┌──

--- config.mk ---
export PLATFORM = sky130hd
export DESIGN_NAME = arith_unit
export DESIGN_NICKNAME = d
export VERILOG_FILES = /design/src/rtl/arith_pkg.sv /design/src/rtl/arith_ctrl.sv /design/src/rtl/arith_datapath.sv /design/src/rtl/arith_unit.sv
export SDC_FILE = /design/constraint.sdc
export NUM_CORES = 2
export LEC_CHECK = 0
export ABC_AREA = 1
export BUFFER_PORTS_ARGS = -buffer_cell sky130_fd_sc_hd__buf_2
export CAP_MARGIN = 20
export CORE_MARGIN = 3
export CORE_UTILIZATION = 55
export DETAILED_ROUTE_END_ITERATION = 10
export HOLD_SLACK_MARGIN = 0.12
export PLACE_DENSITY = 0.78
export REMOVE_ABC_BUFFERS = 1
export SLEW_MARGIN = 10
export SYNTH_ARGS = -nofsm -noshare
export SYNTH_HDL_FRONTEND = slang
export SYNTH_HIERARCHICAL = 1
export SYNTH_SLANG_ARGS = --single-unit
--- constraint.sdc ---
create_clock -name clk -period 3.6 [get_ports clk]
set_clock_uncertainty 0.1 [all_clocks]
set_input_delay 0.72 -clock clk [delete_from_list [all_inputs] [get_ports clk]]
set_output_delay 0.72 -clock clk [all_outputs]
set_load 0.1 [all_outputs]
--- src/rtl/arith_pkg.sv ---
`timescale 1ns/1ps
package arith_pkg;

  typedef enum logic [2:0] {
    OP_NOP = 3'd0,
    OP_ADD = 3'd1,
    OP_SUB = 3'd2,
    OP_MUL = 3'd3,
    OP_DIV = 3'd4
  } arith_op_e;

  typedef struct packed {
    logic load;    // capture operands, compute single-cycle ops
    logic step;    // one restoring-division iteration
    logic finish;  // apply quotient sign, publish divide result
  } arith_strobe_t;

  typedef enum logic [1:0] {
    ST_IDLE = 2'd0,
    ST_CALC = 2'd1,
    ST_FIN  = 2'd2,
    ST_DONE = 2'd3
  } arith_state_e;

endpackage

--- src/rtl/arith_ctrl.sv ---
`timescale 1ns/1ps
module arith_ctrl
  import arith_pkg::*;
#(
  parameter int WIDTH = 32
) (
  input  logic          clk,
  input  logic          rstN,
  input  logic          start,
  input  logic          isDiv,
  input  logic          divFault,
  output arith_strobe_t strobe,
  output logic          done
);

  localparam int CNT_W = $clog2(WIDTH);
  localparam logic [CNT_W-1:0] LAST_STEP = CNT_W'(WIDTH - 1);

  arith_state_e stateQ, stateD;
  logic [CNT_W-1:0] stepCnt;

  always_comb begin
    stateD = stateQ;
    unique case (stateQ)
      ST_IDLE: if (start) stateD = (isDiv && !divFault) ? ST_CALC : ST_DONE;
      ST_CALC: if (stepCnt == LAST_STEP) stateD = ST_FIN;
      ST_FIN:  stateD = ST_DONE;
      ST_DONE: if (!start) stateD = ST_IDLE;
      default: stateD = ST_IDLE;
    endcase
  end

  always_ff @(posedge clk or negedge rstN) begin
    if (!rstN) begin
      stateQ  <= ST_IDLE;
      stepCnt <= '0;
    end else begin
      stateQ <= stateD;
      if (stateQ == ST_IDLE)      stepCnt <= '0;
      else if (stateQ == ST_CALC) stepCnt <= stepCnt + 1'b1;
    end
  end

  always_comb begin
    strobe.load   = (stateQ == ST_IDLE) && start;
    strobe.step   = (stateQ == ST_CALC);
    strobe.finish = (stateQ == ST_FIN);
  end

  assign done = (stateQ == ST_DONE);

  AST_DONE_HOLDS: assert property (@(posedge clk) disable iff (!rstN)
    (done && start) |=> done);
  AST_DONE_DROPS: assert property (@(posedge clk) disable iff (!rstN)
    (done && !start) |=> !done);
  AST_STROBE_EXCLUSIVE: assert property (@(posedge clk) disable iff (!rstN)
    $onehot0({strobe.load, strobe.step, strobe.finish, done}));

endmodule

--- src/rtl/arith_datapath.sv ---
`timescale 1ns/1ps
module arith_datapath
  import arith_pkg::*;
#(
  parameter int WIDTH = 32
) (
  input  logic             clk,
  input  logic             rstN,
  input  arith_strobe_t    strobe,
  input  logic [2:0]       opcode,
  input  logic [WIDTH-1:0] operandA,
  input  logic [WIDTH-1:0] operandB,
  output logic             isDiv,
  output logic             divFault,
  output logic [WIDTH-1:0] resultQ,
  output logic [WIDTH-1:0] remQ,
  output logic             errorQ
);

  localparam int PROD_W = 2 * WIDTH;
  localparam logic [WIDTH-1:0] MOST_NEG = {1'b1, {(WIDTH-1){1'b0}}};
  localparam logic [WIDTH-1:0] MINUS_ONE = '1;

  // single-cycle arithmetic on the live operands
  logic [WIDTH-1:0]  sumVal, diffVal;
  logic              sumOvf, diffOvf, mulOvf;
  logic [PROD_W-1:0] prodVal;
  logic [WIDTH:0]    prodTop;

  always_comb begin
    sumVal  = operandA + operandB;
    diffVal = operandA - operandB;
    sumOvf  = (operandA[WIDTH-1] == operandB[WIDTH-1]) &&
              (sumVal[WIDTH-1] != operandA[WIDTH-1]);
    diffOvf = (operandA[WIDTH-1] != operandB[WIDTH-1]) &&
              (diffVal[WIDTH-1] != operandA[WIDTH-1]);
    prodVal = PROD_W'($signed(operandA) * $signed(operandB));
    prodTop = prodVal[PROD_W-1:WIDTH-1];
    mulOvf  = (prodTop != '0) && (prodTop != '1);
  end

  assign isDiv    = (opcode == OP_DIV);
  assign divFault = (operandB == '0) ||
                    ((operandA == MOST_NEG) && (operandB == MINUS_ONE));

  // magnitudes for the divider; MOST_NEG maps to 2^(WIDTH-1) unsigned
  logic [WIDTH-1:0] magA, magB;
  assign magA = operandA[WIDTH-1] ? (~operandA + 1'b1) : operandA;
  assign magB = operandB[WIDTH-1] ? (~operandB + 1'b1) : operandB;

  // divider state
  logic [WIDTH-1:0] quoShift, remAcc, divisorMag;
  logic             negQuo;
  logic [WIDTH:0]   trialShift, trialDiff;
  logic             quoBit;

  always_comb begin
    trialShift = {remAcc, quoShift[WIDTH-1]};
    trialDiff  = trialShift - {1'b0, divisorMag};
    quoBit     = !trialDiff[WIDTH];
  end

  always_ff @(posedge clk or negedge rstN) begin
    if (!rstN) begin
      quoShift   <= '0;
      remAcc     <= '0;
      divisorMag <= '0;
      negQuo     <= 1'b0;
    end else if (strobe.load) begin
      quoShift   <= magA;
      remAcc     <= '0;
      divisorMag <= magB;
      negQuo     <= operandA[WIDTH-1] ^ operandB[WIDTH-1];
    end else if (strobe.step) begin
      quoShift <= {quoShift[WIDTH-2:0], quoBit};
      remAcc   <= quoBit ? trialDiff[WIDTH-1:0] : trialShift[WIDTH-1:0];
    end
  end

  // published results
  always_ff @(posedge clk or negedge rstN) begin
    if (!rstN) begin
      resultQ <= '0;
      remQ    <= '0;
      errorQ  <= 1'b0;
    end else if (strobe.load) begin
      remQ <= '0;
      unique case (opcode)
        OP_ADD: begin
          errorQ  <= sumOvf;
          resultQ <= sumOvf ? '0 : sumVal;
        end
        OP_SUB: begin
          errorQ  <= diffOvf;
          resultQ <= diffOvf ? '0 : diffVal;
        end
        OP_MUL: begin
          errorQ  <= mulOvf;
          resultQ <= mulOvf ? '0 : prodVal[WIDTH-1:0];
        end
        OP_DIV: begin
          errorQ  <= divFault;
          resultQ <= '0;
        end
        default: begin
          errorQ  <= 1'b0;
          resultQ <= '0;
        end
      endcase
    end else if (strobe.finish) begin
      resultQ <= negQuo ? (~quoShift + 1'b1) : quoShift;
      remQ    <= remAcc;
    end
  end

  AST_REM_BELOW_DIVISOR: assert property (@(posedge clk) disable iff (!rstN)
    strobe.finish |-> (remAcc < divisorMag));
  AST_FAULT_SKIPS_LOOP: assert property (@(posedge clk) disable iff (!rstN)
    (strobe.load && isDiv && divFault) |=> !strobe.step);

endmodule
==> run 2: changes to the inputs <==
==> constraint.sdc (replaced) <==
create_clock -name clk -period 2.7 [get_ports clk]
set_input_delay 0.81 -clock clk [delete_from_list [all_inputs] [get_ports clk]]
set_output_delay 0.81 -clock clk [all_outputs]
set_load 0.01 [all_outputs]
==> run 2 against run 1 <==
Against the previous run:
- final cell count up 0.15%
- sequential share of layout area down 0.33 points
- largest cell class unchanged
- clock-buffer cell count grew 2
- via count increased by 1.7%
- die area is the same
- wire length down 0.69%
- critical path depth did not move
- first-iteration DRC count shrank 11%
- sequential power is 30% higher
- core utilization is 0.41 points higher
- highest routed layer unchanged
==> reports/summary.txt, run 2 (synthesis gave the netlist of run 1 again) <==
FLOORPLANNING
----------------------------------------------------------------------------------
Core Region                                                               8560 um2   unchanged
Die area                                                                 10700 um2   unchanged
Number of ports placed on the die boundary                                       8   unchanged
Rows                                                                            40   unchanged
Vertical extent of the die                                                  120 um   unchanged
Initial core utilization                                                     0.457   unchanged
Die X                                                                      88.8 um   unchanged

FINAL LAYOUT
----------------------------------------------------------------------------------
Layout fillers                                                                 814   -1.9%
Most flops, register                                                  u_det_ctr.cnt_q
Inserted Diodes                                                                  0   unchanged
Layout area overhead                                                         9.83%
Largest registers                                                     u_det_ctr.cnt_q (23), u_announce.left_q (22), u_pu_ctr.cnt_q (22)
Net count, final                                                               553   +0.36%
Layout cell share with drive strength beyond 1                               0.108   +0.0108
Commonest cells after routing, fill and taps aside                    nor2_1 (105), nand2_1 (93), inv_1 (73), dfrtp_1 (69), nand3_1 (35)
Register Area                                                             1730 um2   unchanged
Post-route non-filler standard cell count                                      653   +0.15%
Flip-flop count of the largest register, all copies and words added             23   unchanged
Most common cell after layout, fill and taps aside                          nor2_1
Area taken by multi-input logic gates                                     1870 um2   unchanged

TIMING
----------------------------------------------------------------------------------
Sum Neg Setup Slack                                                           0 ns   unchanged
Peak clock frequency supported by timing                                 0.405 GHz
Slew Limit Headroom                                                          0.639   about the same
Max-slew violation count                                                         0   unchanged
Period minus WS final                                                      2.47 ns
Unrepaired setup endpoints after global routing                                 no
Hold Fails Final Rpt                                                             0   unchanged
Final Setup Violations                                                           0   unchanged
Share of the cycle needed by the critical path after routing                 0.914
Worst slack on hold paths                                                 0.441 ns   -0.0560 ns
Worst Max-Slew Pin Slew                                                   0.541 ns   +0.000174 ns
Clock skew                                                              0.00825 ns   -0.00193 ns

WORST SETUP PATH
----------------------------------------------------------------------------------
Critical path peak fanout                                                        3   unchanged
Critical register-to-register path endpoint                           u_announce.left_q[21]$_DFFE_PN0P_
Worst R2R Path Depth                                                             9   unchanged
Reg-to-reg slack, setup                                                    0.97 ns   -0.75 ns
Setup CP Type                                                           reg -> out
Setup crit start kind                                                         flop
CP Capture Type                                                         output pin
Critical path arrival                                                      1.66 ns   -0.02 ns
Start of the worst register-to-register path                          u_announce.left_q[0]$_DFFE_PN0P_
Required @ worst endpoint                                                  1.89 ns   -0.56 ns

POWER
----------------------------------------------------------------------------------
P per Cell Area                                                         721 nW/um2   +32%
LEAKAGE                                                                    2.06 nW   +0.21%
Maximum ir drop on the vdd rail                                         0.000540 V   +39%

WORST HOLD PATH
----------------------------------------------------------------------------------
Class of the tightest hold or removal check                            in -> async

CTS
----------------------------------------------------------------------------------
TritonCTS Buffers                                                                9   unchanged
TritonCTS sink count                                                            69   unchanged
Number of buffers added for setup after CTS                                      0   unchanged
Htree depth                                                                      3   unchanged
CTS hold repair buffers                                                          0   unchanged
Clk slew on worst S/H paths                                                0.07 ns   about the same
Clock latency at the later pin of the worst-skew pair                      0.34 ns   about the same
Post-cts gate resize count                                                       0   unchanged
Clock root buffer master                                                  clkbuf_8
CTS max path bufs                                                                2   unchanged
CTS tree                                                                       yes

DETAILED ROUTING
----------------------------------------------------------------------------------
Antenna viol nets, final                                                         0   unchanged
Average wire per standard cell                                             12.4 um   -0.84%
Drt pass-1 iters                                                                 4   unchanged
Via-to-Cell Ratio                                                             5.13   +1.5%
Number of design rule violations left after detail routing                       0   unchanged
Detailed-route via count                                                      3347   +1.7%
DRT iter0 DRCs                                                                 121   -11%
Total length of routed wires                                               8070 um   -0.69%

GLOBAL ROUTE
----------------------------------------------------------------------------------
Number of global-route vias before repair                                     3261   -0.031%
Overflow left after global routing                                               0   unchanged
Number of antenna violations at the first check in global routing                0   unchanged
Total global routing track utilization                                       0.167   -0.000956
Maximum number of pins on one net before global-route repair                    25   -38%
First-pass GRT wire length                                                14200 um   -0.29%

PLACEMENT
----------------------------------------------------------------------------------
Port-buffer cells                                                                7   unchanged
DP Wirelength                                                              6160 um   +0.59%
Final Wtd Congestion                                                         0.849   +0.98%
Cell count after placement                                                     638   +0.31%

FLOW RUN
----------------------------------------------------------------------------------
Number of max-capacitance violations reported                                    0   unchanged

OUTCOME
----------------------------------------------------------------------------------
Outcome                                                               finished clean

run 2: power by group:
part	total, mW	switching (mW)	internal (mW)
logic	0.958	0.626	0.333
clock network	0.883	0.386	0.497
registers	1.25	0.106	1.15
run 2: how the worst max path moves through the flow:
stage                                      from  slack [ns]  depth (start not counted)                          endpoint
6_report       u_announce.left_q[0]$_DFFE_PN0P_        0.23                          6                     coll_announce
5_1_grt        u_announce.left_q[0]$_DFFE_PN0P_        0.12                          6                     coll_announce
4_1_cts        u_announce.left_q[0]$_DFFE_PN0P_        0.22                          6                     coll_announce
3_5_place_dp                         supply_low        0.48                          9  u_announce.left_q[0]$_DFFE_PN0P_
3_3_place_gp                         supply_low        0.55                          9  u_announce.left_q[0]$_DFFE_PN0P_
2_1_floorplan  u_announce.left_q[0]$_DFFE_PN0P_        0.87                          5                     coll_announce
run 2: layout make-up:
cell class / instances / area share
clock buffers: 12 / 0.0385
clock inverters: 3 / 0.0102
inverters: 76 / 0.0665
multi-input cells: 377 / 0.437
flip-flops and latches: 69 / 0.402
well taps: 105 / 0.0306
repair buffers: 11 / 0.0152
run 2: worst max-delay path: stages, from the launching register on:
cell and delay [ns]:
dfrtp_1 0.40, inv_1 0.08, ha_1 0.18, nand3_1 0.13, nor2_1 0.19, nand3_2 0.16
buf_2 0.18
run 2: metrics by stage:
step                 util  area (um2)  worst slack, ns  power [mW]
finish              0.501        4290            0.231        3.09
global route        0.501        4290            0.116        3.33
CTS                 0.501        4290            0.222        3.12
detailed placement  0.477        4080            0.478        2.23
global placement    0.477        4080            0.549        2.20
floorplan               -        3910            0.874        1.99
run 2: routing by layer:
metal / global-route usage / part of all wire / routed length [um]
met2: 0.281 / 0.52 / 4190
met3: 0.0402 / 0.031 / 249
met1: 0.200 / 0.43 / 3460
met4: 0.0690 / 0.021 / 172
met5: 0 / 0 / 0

└──

WHAT IS EXPECTED =
Scan the records above for the lines holding "Setup crit start" and "TritonCTS sink count". Transcribe those two and every line between them word for word, and no others.

ANSWER =
Setup crit start kind                                                         flop
CP Capture Type                                                         output pin
Critical path arrival                                                      1.66 ns   -0.02 ns
Start of the worst register-to-register path                          u_announce.left_q[0]$_DFFE_PN0P_
Required @ worst endpoint                                                  1.89 ns   -0.56 ns

POWER
----------------------------------------------------------------------------------
P per Cell Area                                                         721 nW/um2   +32%
LEAKAGE                                                                    2.06 nW   +0.21%
Maximum ir drop on the vdd rail                                         0.000540 V   +39%

WORST HOLD PATH
----------------------------------------------------------------------------------
Class of the tightest hold or removal check                            in -> async

CTS
----------------------------------------------------------------------------------
TritonCTS Buffers                                                                9   unchanged
TritonCTS sink count                                                            69   unchanged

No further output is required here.